Collected data entries
### flow/design.v
`timescale 1ns / 1ps
module lfsr_noise_gen #(
    parameter DATA_WIDTH = 16,      
    parameter SEED       = 32'hACE1_2345  
)(
    input  wire clk,
    input  wire rst_n,
    input  wire enable,
    output wire [DATA_WIDTH-1:0] noise_out,
    output reg  valid_out
);
    reg [31:0] r_lfsr;
    localparam [31:0] POLY_MASK = 32'h80200003;
    always @(posedge clk or negedge rst_n) begin
        if (!rst_n) begin
            r_lfsr    <= SEED; 
            valid_out <= 0;
        end else if (enable) begin
            valid_out <= 1;
            if (r_lfsr[0] == 1'b1) begin
                r_lfsr <= (r_lfsr >> 1) ^ POLY_MASK; 
            end else begin
                r_lfsr <= (r_lfsr >> 1);
            end
        end else begin
            valid_out <= 0;
        end
    end
    generate
        if (DATA_WIDTH < 32) begin
            assign noise_out = r_lfsr[31 : 32-DATA_WIDTH];
        end else begin
            assign noise_out = { {(DATA_WIDTH-32){1'b0}}, r_lfsr };
        end
    endgenerate
endmodule
==> flow/run.sh <==
#!/bin/bash
# OpenROAD 26Q1-2900-gdf79404cd8, Yosys 0.63+post, stock flow scripts
make -C /OpenROAD-flow-scripts/flow DESIGN_CONFIG=/design/flow/config.mk WORK_HOME=/design/flow/orfs finish
==> flow/config.mk <==
export PLATFORM = sky130hd
export DESIGN_NAME = crc32
export DESIGN_NICKNAME = crc32
export VERILOG_FILES = /design/flow/design.v
export SDC_FILE = /design/flow/constraint.sdc
export NUM_CORES = 4
export LEC_CHECK = 1
export CORE_UTILIZATION = 50
==> flow/constraint.sdc <==
current_design crc32

set clk_period 4.0
set clk_io_pct 0.2

create_clock -name clk0 -period $clk_period [get_ports {clk}]

set non_clock_inputs [all_inputs -no_clocks]
set_input_delay [expr $clk_period * $clk_io_pct] -clock clk0 $non_clock_inputs
set_output_delay [expr $clk_period * $clk_io_pct] -clock clk0 [all_outputs]
==> flow/design.v <==
`timescale 1ns / 1ps
module crc32(
    input wire clk,
    input wire [15:0]word,
    input wire reset,
    input wire en,
    output reg [63:0] fcs
    );
    integer i;
    always @(posedge clk) begin
        if (reset)begin
            fcs <= 64'hFFFFFFFF_FFFFFFFF;
        end
        else begin
            if(en) begin
                for(i=0; i<2; i = i + 1) begin
                    fcs[i*32+31] <= word[i*16+1] ^ word[i*16+7] ^ fcs[i*32+1] ^ fcs[i*32+7];
                    fcs[i*32+30] <= word[i*16+0] ^ word[i*16+1] ^ word[i*16+6] ^ word[i*16+7] ^ fcs[i*32+0] ^ fcs[i*32+1] ^ fcs[i*32+6] ^ fcs[i*32+7];
                    fcs[i*32+29] <= word[i*16+0] ^ word[i*16+1] ^ word[i*16+5] ^ word[i*16+6] ^ word[i*16+7] ^ fcs[i*32+0] ^ fcs[i*32+1] ^ fcs[i*32+5] ^ fcs[i*32+6] ^ fcs[i*32+7];
                    fcs[i*32+28] <= word[i*16+0] ^ word[i*16+4] ^ word[i*16+5] ^ word[i*16+6] ^ fcs[i*32+0] ^ fcs[i*32+4] ^ fcs[i*32+5] ^ fcs[i*32+6];
                    fcs[i*32+27] <= word[i*16+1] ^ word[i*16+3] ^ word[i*16+4] ^ word[i*16+5] ^ word[i*16+7] ^ fcs[i*32+1] ^ fcs[i*32+3] ^ fcs[i*32+4] ^ fcs[i*32+5] ^ fcs[i*32+7];
                    fcs[i*32+26] <= word[i*16+0] ^ word[i*16+1] ^ word[i*16+2] ^ word[i*16+3] ^ word[i*16+4] ^ word[i*16+6] ^ word[i*16+7] ^ fcs[i*32+0] ^ fcs[i*32+1] ^ fcs[i*32+2] ^ fcs[i*32+3] ^ fcs[i*32+4] ^ fcs[i*32+6] ^ fcs[i*32+7];
                    fcs[i*32+25] <= word[i*16+0] ^ word[i*16+1] ^ word[i*16+2] ^ word[i*16+3] ^ word[i*16+5] ^ word[i*16+6] ^ fcs[i*32+0] ^ fcs[i*32+1] ^ fcs[i*32+2] ^ fcs[i*32+3] ^ fcs[i*32+5] ^ fcs[i*32+6];
                    fcs[i*32+24] <= word[i*16+0] ^ word[i*16+2] ^ word[i*16+4] ^ word[i*16+5] ^ word[i*16+7] ^ fcs[i*32+0] ^ fcs[i*32+2] ^ fcs[i*32+4] ^ fcs[i*32+5] ^ fcs[i*32+7];
                    fcs[i*32+23] <= word[i*16+3] ^ word[i*16+4] ^ word[i*16+6] ^ word[i*16+7] ^ fcs[i*32+3] ^ fcs[i*32+4] ^ fcs[i*32+6] ^ fcs[i*32+7] ^ fcs[i*32+31];
                    fcs[i*32+22] <= word[i*16+2] ^ word[i*16+3] ^ word[i*16+5] ^ word[i*16+6] ^ fcs[i*32+2] ^ fcs[i*32+3] ^ fcs[i*32+5] ^ fcs[i*32+6] ^ fcs[i*32+30];
                    fcs[i*32+21] <= word[i*16+2] ^ word[i*16+4] ^ word[i*16+5] ^ word[i*16+7] ^ fcs[i*32+2] ^ fcs[i*32+4] ^ fcs[i*32+5] ^ fcs[i*32+7] ^ fcs[i*32+29];
                    fcs[i*32+20] <= word[i*16+3] ^ word[i*16+4] ^ word[i*16+6] ^ word[i*16+7] ^ fcs[i*32+3] ^ fcs[i*32+4] ^ fcs[i*32+6] ^ fcs[i*32+7] ^ fcs[i*32+28];
                    fcs[i*32+19] <= word[i*16+1] ^ word[i*16+2] ^ word[i*16+3] ^ word[i*16+5] ^ word[i*16+6] ^ word[i*16+7] ^ fcs[i*32+1] ^ fcs[i*32+2] ^ fcs[i*32+3] ^ fcs[i*32+5] ^ fcs[i*32+6] ^ fcs[i*32+7] ^ fcs[i*32+27];
                    fcs[i*32+18] <= word[i*16+0] ^ word[i*16+1] ^ word[i*16+2] ^ word[i*16+4] ^ word[i*16+5] ^ word[i*16+6] ^ fcs ^ fcs[i*32+1] ^ fcs[i*32+2] ^ fcs[i*32+4] ^ fcs[i*32+5] ^ fcs[i*32+6] ^ fcs[i*32+26];
                    fcs[i*32+17] <= word[i*16+0] ^ word[i*16+1] ^ word[i*16+3] ^ word[i*16+4] ^ word[i*16+5] ^ fcs ^ fcs[i*32+1] ^ fcs[i*32+3] ^ fcs[i*32+4] ^ fcs[i*32+5] ^ fcs[i*32+25];
                    fcs[i*32+16] <= word[i*16+0] ^ word[i*16+2] ^ word[i*16+3] ^ word[i*16+4] ^ fcs ^ fcs[i*32+2] ^ fcs[i*32+3] ^ fcs[i*32+4] ^ fcs[i*32+24];
                    fcs[i*32+15] <= word[i*16+2] ^ word[i*16+3] ^ word[i*16+7] ^ fcs[i*32+2] ^ fcs[i*32+3] ^ fcs[i*32+7] ^ fcs[i*32+23];
                    fcs[i*32+14] <= word[i*16+1] ^ word[i*16+2] ^ word[i*16+6] ^ fcs[i*32+1] ^ fcs[i*32+2] ^ fcs[i*32+6] ^ fcs[i*32+22];
                    fcs[i*32+13] <= word[i*16+0] ^ word[i*16+1] ^ word[i*16+5] ^ fcs ^ fcs[i*32+1] ^ fcs[i*32+5] ^ fcs[i*32+21];
                    fcs[i*32+12] <= word[i*16+0] ^ word[i*16+4] ^ fcs ^ fcs[i*32+4] ^ fcs[i*32+20];
                    fcs[i*32+11] <= word[i*16+3] ^ fcs[i*32+3] ^ fcs[i*32+19];
                    fcs[i*32+10] <= word[i*16+2] ^ fcs[i*32+2] ^ fcs[i*32+18];
                    fcs[i*32+9] <= word[i*16+7] ^ fcs[i*32+7] ^ fcs[i*32+17];
                    fcs[i*32+8] <= word[i*16+1] ^ word[i*16+6] ^ word[i*16+7] ^ fcs[i*32+1] ^ fcs[i*32+6] ^ fcs[i*32+7] ^ fcs[i*32+16];
                    fcs[i*32+7] <= word[i*16+0] ^ word[i*16+5] ^ word[i*16+6] ^ fcs ^ fcs[i*32+5] ^ fcs[i*32+6] ^ fcs[i*32+15];
                    fcs[i*32+6] <= word[i*16+4] ^ word[i*16+5] ^ fcs[i*32+4] ^ fcs[i*32+5] ^ fcs[i*32+14];
                    fcs[i*32+5] <= word[i*16+1] ^ word[i*16+3] ^ word[i*16+4] ^ word[i*16+7] ^ fcs[i*32+1] ^ fcs[i*32+3] ^ fcs[i*32+4] ^ fcs[i*32+7] ^ fcs[i*32+13];
                    fcs[i*32+4] <= word[i*16+0] ^ word[i*16+2] ^ word[i*16+3] ^ word[i*16+6] ^ fcs ^ fcs[i*32+2] ^ fcs[i*32+3] ^ fcs[i*32+6] ^ fcs[i*32+12];
                    fcs[i*32+3] <= word[i*16+1] ^ word[i*16+2] ^ word[i*16+5] ^ fcs[i*32+1] ^ fcs[i*32+2] ^ fcs[i*32+5] ^ fcs[i*32+11];
                    fcs[i*32+2] <= word[i*16+0] ^ word[i*16+1] ^ word[i*16+4] ^ fcs ^ fcs[i*32+1] ^ fcs[i*32+4] ^ fcs[i*32+10];
                    fcs[i*32+1] <= word[i*16+0] ^ word[i*16+3] ^ fcs ^ fcs[i*32+3] ^ fcs[i*32+9];
                    fcs[i*32+0] <= word[i*16+2] ^ fcs[i*32+2] ^ fcs[i*32+8];
                end
            end
            else begin
                fcs <= fcs;
            end
        end
    end
endmodule
==> summary.rpt <==
STATUS
----------------------------------------------------------------------------------------
Outcome                                                                     complete, no violations

DIE
----------------------------------------------------------------------------------------
Placement Rows                                                                        30
Initial core utilization                                                          52.37%
X dimension of the die                                                          87.06 um
I/O pins                                                                              83
Die footprint                                                               0.007579 sq mm
Die Y-Extent                                                                    87.06 um
Standard cell core area                                                     0.006907 sq mm

FINAL LAYOUT
----------------------------------------------------------------------------------------
Post-layout instance area                                                   0.004599 sq mm
Most numerous logic cells after layout                                      clkdlybuf4s50_1 (72), dfxtp_1 (64), xnor2_1 (56)
Layout-stage area growth over the synthesis result                                27.15%
Top logic cell by instance count in the layout                              clkdlybuf4s50_1
Final Non-Filler Cells                                                               499
Register ranked first by flip-flop count                                             fcs
Post-layout utilization of the core                                               66.59%
Max reg flops                                                                         64
Fraction of final layout cells sized beyond drive strength 1                      9.181%
Filler cells                                                                         568
Top Registers                                                                   fcs (64)

YOSYS
----------------------------------------------------------------------------------------
Yosys Warn Count                                                                     115
Number of standard cells reported by yosys                                           337
Synth unique cells                                                                    24
Area share, top type                                                              35.42%
Yosys-reported design area after synthesis                                  0.003617 sq mm
Post-synth seq share                                                              35.42%
Synth area leader                                                                dfxtp_1
Cell count after synthesis                                                           337
Average size of a mapped cell                                                10.73 sq um
Post-synth design cell area                                                 0.003617 sq mm
Area contributors post-synth                                                dfxtp_1 (35%), xnor2_1 (14%), a211o_1 (10%)
Number of flip-flops and latches in the synthesized netlist                           64

PLACEMENT
----------------------------------------------------------------------------------------
Dpl hpwl                                                                        4.947 mm
I/O Buffers                                                                           74
Placed Instances                                                                     483
RD Place Congestion                                                               0.8306
Post-place instance area                                                    0.004383 sq mm
Minimum setup slack after placement                                             1.109 ns

TIMING
----------------------------------------------------------------------------------------
Setup repair after global routing missed its margin                                false
Number of endpoints failing setup at the final stage                                   0
Time the final worst path needs with I/O delays and setup                       2.549 ns
Ratio of final minimum period to clock period                                     63.72%
Post-route worst hold slack                                                    0.4832 ns
Number of hold violations in the final report                                          0
Least-Margin Pin Slew                                                          0.6355 ns
Final WS setup                                                                  1.451 ns
Upper clock frequency limit                                                   0.3923 GHz
Setup tns final                                                                     0 ns
Number of pins exceeding their max-slew limit in the final report                      0
Worst-case headroom to the max-slew limit                                         57.33%
Setup clock skew after layout                                                 0.01061 ns

CRITICAL PATH
----------------------------------------------------------------------------------------
Worst-case register-to-register setup slack                                      2.01 ns
Critical path cell sequence                                                 clkdlybuf4s50_1 -> xnor2_2 -> xnor3_1 -> xnor3_1 -> a21bo_1
Startpoint-to-endpoint class of the critical path                           primary input to flop
CP Capture Type                                                                     flop
Capture point of the worst reg-to-reg path                                       fcs[19]
CP bufs+invs                                                                           1
Crit path largest cell delay                                                     0.49 ns
CP max FO                                                                              7
Slowest stage cell, crit path                                                    xnor3_1
Worst Reg2Reg Path Length in Cells                                                     4
Data arrival time of the critical path                                           2.77 ns
CP Data Required Time                                                            4.22 ns
Category of cells accounting for the largest share of critical-path delay   XOR/XNOR gates
Startpoint type of the worst setup path                                     primary input
Most repeated library cell on the critical path                                  xnor3_1
FF-to-FF Start                                                                    fcs[1]

ROUTING
----------------------------------------------------------------------------------------
Iteration-0 DRC count of the detailed router                                          93
Inserted Diodes                                                                        0
Detailed-route wire length on metal 1                                           4.042 mm
Routed length on met3                                                             368 um
Number of search-and-repair iterations in the first detailed-routing pass              5
Sum of routed wire length over all layers                                       7.379 mm
Met2 routed WL                                                                  2.908 mm
Total number of vias                                                                2493
Max Used Layer                                                                      met4
Vias per inst                                                                      4.996
Residual DRC count                                                                     0
Routed wire per std cell                                                        14.79 um
Number of routed nets with antenna violations                                          0

CLOCK TREE
----------------------------------------------------------------------------------------
CTS H-tree depth                                                                       3
Hold_buf cts                                                                           0
Maximum buffer depth of the clock tree                                                 2
Count of clock tree sinks                                                             64
Clock-pin slew on the worst setup and hold paths                                 0.07 ns
Number of instances resized during post-cts repair                                     0
CTS tree                                                                             yes
Setup fix buffers added after clock tree synthesis                                     0
Number of clock buffers inserted by TritonCTS                                          9
Clk ins delay skew pair                                                          0.33 ns
Root Buffer Master                                                              clkbuf_8

GLOBAL ROUTE
----------------------------------------------------------------------------------------
Vias in the first global route                                                      2275
Initial antenna violation count                                                        0
GRT Total Usage                                                                   21.25%
Maximum number of pins on one net before global-route repair                          62
Overall overflow remaining after global route                                          0
Global-route wire length before repair                                          11.99 mm

FLOW RUN
----------------------------------------------------------------------------------------
Number of warnings in the stage logs                                                  34
Number of max-cap violations                                                           0

MIN PATH
----------------------------------------------------------------------------------------
Launch instance of the worst min-delay path                                      fcs[50]
Hold crit path type                                                         flop to flop
Number of cells on the worst hold path                                                 1
Sink of the worst hold path                                                      fcs[42]

POWER AND IR DROP
----------------------------------------------------------------------------------------
Cell Pwr Density                                                            697.5 mW/mm^2
Static leakage                                                                  1.878 nW
Worst IR Drop VDD                                                              0.4341 mV
Overall Power                                                                   3.208 mW

-- cell families (layout without fill, tap and decap cells) --
family	Yosys count	after routing	share of synthesized area, %
xor+xnor	112	112	37.98
buf+inv	28	94	3.078
compound gates	74	74	15.36
simple gates	59	59	8.163
flops	64	64	35.42
-- worst reg2reg max path: cells and delay by family (launching register included) --
family         cells  cell delay, ns
AND-OR/OR-AND      1            0.19
XOR/XNOR           3            1.36
flip-flops         1            0.34
-- cell type report --
cell class,instances,area [sq um],share of cell area [%]
multi-input combinational,245,2225,48.37
clock buffer,12,165.2,3.591
inverter,1,3.754,0.08161
clock inverter,4,51.30,1.115
sequential,64,1281,27.86
timing repair buffer,77,753.2,16.38
tap,96,120.1,2.612
-- report_power, final --
group / switching, mW / internal (mW) / total, mW
Combinational: 0.577 / 1.08 / 1.65
Sequential: 0.178 / 0.793 / 0.971
Clock: 0.246 / 0.339 / 0.585
Total: 1.00 / 2.21 / 3.21
-- layer usage --
layer,GRT usage (%),vias up
li1,-,1277
met1,39.03,1152
met2,27.06,57
met3,4.231,7
met4,2.727,0
met5,0,-
-- synthesized netlist by cell type (all sizes together) --
master   n
xnor2   68
xor2    27
nor2b   25
o21ai    9
a2111o   1
clkbuf  22
buf      5
xor3     3
a21oi   16
o21bai   3
dfxtp   64
nor3     7
xnor3   14
inv      1
nor2    26
and3     1
a21bo    1
a211o   44
-- how the worst max path moves through the flow --
stage | endpoint | cells past startpoint | slack (ns) | start
4_1_cts | fcs[22] | 5 | 1.45 | word[2]
5_1_grt | fcs[19] | 5 | 1.39 | word[1]
6_report | fcs[19] | 5 | 1.45 | word[1]
Power figures rest on the tool's default switching activity, not on a simulated workload.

▸ **Problem to solve**:
Copy out the lines above word for word, stopping after the line containing "if(en) begin".

▸ **Task answer**:
### flow/design.v
`timescale 1ns / 1ps
module lfsr_noise_gen #(
    parameter DATA_WIDTH = 16,      
    parameter SEED       = 32'hACE1_2345  
)(
    input  wire clk,
    input  wire rst_n,
    input  wire enable,
    output wire [DATA_WIDTH-1:0] noise_out,
    output reg  valid_out
);
    reg [31:0] r_lfsr;
    localparam [31:0] POLY_MASK = 32'h80200003;
    always @(posedge clk or negedge rst_n) begin
        if (!rst_n) begin
            r_lfsr    <= SEED; 
            valid_out <= 0;
        end else if (enable) begin
            valid_out <= 1;
            if (r_lfsr[0] == 1'b1) begin
                r_lfsr <= (r_lfsr >> 1) ^ POLY_MASK; 
            end else begin
                r_lfsr <= (r_lfsr >> 1);
            end
        end else begin
            valid_out <= 0;
        end
    end
    generate
        if (DATA_WIDTH < 32) begin
            assign noise_out = r_lfsr[31 : 32-DATA_WIDTH];
        end else begin
            assign noise_out = { {(DATA_WIDTH-32){1'b0}}, r_lfsr };
        end
    endgenerate
endmodule
==> flow/run.sh <==
#!/bin/bash
# OpenROAD 26Q1-2900-gdf79404cd8, Yosys 0.63+post, stock flow scripts
make -C /OpenROAD-flow-scripts/flow DESIGN_CONFIG=/design/flow/config.mk WORK_HOME=/design/flow/orfs finish
==> flow/config.mk <==
export PLATFORM = sky130hd
export DESIGN_NAME = crc32
export DESIGN_NICKNAME = crc32
export VERILOG_FILES = /design/flow/design.v
export SDC_FILE = /design/flow/constraint.sdc
export NUM_CORES = 4
export LEC_CHECK = 1
export CORE_UTILIZATION = 50
==> flow/constraint.sdc <==
current_design crc32

set clk_period 4.0
set clk_io_pct 0.2

create_clock -name clk0 -period $clk_period [get_ports {clk}]

set non_clock_inputs [all_inputs -no_clocks]
set_input_delay [expr $clk_period * $clk_io_pct] -clock clk0 $non_clock_inputs
set_output_delay [expr $clk_period * $clk_io_pct] -clock clk0 [all_outputs]
==> flow/design.v <==
`timescale 1ns / 1ps
module crc32(
    input wire clk,
    input wire [15:0]word,
    input wire reset,
    input wire en,
    output reg [63:0] fcs
    );
    integer i;
    always @(posedge clk) begin
        if (reset)begin
            fcs <= 64'hFFFFFFFF_FFFFFFFF;
        end
        else begin
            if(en) begin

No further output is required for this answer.